Records to process -
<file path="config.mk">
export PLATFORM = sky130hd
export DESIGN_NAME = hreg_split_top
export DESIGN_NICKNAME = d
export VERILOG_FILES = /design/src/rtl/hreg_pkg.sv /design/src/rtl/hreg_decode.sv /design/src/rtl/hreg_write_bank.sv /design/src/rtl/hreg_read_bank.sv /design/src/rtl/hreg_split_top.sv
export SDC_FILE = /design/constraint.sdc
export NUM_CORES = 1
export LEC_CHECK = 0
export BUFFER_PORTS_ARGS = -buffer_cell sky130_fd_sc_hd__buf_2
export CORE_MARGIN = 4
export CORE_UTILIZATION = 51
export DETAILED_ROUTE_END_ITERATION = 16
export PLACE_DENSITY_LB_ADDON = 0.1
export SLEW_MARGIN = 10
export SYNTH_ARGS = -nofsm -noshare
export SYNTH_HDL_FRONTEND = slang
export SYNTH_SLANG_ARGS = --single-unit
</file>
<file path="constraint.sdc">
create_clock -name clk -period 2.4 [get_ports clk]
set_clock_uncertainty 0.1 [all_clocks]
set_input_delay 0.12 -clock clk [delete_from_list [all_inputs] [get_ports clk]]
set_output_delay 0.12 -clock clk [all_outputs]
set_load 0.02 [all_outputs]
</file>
==
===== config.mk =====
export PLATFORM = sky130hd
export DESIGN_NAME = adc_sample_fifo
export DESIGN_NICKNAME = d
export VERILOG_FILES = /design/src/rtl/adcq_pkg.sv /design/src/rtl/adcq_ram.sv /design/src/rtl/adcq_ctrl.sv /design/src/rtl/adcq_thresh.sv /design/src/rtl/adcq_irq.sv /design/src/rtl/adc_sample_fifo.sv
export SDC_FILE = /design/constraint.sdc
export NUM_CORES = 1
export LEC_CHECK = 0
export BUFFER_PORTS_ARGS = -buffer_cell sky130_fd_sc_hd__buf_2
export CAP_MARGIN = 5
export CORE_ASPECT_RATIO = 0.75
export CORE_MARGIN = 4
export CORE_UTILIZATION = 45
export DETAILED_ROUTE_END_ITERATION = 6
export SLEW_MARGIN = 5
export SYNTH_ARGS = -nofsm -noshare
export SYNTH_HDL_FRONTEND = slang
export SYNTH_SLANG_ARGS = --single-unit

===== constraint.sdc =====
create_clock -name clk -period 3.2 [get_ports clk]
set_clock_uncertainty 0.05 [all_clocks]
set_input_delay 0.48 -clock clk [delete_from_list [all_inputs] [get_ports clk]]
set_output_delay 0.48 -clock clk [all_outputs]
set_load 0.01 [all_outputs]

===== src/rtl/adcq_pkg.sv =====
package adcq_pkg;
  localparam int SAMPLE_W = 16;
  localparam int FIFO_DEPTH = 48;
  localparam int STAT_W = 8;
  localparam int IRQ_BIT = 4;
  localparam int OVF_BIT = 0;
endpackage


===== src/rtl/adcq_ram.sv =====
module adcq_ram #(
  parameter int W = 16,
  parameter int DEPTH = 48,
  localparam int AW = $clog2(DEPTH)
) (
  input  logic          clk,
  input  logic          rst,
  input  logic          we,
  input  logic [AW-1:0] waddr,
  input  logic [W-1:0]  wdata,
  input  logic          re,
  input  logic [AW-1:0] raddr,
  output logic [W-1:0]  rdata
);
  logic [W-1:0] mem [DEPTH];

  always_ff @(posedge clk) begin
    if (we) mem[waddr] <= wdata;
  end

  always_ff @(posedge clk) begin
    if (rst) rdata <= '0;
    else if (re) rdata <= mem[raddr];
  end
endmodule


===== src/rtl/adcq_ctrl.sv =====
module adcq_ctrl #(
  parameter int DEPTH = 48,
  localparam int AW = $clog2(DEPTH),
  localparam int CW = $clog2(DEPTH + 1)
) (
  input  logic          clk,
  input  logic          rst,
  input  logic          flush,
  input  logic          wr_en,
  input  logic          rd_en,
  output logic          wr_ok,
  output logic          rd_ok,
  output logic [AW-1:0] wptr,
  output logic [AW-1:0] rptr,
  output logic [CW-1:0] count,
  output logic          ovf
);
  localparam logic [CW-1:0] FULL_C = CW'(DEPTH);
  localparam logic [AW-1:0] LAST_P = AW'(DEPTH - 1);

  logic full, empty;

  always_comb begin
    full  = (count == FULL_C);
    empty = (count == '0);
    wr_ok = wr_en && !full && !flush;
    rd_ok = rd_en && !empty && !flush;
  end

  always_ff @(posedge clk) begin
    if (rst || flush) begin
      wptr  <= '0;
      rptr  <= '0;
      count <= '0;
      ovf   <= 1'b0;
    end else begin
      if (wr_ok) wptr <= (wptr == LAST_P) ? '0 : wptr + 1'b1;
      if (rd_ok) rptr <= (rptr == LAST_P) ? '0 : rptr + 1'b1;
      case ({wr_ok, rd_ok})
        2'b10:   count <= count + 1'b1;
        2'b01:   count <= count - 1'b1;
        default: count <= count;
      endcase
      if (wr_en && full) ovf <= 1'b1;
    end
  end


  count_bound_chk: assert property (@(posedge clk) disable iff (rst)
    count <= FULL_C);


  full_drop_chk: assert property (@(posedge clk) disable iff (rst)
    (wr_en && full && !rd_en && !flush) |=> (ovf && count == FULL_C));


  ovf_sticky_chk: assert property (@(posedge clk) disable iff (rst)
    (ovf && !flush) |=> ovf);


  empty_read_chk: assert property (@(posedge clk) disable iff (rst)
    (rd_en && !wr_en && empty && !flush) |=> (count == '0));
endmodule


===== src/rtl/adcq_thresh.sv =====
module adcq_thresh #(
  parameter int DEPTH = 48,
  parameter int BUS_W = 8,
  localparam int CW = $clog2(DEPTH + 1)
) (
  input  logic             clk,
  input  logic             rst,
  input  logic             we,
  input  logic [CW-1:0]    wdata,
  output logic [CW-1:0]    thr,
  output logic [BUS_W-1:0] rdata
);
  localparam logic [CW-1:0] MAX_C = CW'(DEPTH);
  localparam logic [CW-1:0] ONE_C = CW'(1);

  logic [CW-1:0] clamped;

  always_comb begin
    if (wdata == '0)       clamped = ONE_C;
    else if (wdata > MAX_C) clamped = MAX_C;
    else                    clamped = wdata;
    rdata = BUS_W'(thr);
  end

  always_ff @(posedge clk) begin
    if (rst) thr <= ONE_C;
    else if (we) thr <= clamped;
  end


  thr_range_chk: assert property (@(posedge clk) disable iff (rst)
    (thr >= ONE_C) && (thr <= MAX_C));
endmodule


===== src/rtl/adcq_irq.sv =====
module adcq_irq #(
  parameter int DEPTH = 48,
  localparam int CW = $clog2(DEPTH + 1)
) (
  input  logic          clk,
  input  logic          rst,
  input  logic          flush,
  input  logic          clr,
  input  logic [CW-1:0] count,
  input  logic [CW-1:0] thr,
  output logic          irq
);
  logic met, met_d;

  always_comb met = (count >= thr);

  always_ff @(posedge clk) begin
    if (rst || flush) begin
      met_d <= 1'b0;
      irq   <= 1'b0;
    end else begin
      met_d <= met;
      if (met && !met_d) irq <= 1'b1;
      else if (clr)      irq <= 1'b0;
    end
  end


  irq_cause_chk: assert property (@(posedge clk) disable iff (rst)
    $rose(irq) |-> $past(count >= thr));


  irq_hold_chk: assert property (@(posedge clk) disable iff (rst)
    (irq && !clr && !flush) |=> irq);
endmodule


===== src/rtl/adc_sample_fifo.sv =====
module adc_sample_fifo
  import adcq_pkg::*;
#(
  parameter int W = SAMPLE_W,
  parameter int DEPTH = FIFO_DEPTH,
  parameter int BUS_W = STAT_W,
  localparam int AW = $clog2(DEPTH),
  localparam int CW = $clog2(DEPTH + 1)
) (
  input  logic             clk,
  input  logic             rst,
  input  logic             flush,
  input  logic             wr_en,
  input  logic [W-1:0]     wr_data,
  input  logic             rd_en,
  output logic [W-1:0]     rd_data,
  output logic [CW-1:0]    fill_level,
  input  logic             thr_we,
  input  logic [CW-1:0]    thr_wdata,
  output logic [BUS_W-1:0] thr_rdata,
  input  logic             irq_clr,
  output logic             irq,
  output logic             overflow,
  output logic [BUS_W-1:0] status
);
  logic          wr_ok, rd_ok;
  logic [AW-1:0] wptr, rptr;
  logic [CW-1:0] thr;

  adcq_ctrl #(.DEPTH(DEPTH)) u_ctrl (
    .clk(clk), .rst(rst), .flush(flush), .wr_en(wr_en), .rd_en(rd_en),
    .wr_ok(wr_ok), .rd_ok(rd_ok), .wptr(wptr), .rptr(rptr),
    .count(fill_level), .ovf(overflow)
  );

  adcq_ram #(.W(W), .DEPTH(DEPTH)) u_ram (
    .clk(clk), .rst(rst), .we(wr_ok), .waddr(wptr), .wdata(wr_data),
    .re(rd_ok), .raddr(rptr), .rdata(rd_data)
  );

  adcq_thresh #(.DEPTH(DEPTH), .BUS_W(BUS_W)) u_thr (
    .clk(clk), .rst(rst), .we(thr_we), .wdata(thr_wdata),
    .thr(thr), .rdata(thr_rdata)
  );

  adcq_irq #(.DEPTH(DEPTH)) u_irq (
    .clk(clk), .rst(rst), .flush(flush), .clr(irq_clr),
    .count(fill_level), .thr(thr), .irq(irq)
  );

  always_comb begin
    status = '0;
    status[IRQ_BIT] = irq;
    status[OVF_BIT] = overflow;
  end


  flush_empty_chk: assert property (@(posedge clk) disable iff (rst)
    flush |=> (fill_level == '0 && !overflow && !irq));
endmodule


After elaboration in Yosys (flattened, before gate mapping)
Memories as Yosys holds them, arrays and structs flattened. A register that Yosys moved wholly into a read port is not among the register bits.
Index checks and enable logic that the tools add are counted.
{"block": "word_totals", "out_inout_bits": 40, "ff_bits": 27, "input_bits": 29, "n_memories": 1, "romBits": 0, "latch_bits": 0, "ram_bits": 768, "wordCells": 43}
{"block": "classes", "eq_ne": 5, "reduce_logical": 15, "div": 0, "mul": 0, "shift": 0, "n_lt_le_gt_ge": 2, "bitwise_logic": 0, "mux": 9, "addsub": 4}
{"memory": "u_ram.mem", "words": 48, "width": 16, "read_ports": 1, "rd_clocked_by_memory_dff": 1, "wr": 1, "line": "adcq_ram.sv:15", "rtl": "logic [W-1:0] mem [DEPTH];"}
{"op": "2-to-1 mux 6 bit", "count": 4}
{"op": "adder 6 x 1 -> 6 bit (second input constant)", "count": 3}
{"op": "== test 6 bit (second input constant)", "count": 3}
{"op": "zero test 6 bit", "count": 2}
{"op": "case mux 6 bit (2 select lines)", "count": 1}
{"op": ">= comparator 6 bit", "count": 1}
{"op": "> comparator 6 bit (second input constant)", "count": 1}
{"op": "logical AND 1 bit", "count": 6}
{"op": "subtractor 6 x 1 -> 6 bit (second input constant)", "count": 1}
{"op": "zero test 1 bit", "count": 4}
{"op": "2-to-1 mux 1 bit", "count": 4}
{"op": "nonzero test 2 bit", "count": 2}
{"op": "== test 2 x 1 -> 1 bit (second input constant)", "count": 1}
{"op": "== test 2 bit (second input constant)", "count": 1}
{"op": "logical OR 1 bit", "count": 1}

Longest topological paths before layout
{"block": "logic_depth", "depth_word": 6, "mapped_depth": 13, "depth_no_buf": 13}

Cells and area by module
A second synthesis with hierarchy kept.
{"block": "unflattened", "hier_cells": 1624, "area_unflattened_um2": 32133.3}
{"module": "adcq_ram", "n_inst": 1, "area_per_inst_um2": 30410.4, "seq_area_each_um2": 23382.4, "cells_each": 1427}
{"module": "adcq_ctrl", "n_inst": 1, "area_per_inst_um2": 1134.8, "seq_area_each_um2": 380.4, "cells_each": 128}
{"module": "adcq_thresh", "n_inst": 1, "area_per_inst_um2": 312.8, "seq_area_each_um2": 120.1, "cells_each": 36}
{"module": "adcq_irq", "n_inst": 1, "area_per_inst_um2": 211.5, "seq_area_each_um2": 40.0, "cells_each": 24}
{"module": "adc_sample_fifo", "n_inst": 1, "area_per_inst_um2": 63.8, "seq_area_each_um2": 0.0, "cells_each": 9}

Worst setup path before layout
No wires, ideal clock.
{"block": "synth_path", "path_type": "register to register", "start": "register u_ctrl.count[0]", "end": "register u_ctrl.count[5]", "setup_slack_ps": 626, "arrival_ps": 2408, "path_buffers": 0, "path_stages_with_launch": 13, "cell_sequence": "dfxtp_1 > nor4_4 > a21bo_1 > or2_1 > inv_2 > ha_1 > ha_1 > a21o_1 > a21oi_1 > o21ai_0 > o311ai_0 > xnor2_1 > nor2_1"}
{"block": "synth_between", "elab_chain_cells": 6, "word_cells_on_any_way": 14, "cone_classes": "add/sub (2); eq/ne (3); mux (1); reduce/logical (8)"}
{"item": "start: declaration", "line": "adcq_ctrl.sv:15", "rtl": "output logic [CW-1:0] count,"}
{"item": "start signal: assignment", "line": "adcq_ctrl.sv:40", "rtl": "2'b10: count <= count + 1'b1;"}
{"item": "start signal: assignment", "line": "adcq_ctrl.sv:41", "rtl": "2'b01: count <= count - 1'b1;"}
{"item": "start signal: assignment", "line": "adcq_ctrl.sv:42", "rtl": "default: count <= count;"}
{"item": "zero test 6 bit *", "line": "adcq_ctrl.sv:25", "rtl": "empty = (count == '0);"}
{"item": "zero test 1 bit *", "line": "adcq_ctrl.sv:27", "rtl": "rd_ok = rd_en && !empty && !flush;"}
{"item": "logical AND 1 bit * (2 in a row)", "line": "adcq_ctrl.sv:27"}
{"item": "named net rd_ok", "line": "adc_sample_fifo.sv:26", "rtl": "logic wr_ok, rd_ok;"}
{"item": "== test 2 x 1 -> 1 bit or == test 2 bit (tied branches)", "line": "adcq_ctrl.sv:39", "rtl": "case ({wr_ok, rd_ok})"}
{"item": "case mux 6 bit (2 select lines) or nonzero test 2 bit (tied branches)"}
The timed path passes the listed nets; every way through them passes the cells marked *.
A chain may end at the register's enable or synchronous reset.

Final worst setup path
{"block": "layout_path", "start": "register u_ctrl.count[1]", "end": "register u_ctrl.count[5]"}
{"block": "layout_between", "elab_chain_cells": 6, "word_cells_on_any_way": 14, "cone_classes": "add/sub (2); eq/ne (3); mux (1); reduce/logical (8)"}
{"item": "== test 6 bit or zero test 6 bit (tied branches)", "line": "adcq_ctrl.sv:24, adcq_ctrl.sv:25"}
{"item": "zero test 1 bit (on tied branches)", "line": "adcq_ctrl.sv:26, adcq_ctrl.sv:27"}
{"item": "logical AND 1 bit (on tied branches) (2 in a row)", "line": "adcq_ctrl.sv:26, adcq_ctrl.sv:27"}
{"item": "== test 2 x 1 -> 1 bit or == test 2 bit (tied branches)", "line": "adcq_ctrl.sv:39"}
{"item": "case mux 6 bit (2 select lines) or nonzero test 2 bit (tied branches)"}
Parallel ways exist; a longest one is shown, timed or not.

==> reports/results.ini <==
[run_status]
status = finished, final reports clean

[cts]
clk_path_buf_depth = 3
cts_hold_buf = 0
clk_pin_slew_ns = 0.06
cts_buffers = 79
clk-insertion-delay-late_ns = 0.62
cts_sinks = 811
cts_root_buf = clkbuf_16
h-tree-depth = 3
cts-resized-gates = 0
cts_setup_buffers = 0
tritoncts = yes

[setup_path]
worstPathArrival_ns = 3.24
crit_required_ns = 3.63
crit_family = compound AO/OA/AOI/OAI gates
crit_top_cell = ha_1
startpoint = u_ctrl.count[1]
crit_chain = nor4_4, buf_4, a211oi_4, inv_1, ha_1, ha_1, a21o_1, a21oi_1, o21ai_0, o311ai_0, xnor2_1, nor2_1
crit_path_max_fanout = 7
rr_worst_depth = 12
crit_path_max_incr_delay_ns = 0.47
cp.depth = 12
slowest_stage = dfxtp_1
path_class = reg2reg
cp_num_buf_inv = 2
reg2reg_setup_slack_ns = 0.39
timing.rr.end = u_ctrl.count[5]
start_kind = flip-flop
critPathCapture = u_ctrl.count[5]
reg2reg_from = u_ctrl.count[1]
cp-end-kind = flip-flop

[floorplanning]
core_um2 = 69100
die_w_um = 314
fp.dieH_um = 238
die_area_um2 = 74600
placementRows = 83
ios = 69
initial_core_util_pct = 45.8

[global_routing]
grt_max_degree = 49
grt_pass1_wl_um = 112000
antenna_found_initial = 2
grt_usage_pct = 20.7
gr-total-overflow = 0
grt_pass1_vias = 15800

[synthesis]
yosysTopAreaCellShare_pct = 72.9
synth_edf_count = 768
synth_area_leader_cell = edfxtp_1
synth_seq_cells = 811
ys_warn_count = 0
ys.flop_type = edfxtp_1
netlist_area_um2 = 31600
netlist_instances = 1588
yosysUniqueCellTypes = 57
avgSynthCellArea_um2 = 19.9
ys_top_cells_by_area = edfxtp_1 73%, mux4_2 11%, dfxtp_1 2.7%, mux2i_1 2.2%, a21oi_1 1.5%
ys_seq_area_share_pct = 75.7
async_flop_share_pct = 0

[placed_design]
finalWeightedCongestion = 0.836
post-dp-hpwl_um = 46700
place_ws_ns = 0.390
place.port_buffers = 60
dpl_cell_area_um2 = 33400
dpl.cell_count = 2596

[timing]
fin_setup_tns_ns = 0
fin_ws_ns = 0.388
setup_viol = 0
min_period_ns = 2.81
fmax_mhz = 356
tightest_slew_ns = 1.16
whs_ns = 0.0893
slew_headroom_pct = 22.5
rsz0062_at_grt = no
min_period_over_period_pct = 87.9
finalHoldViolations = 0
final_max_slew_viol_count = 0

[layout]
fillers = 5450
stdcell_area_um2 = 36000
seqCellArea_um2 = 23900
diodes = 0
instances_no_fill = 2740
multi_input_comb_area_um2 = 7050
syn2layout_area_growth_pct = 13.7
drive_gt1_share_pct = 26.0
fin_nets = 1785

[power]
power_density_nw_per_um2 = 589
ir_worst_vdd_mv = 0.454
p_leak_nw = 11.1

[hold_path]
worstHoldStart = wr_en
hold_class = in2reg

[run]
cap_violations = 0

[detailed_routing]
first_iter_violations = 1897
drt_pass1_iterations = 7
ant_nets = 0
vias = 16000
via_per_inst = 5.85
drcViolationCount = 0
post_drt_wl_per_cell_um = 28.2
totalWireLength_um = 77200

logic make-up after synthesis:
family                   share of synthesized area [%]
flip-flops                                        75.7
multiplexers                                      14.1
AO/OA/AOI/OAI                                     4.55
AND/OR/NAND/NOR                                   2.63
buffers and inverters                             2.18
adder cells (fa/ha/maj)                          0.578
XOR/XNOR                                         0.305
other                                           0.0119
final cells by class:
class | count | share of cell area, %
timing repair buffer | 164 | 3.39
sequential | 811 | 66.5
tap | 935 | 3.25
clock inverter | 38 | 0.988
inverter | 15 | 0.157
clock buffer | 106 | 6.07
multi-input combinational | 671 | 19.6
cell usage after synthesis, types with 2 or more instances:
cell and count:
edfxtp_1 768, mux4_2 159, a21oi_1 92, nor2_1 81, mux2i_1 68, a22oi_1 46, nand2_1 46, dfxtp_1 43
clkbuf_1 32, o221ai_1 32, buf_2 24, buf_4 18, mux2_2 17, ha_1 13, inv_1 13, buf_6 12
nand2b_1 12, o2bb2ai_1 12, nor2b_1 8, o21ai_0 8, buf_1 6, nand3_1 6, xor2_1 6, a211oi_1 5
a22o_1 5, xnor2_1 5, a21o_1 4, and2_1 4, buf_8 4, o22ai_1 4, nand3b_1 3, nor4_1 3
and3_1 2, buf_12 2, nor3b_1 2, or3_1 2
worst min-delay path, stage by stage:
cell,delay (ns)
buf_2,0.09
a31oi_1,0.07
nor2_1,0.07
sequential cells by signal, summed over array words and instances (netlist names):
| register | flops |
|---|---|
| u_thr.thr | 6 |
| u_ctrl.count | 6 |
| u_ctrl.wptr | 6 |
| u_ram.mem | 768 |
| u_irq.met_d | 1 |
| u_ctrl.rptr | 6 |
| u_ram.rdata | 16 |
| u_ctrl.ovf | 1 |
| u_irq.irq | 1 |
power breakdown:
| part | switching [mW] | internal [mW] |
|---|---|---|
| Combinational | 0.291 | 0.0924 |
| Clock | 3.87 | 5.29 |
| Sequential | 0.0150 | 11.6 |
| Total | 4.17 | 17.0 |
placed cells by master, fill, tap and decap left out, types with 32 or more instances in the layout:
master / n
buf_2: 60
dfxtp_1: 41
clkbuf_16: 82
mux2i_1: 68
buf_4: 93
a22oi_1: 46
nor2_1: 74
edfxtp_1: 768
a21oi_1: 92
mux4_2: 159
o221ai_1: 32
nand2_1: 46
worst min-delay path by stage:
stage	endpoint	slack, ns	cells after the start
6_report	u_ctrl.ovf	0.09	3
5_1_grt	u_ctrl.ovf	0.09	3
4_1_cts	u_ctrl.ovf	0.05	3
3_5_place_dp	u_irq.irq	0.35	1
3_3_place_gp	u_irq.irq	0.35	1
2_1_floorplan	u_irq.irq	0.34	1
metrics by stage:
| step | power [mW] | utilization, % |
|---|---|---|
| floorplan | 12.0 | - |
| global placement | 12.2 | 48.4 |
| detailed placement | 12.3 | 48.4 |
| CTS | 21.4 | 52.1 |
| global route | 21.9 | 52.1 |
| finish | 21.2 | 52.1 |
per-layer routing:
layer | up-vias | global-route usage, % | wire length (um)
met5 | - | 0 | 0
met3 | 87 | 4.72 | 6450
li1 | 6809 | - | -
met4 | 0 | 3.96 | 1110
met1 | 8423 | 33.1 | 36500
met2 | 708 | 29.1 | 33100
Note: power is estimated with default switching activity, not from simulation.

Task to complete - Extract from the listing above the lines between the line containing "path_class = reg2reg" and the line containing "placementRows = 83", keeping both of those lines. Output nothing else.

Answer -
path_class = reg2reg
cp_num_buf_inv = 2
reg2reg_setup_slack_ns = 0.39
timing.rr.end = u_ctrl.count[5]
start_kind = flip-flop
critPathCapture = u_ctrl.count[5]
reg2reg_from = u_ctrl.count[1]
cp-end-kind = flip-flop

[floorplanning]
core_um2 = 69100
die_w_um = 314
fp.dieH_um = 238
die_area_um2 = 74600
placementRows = 83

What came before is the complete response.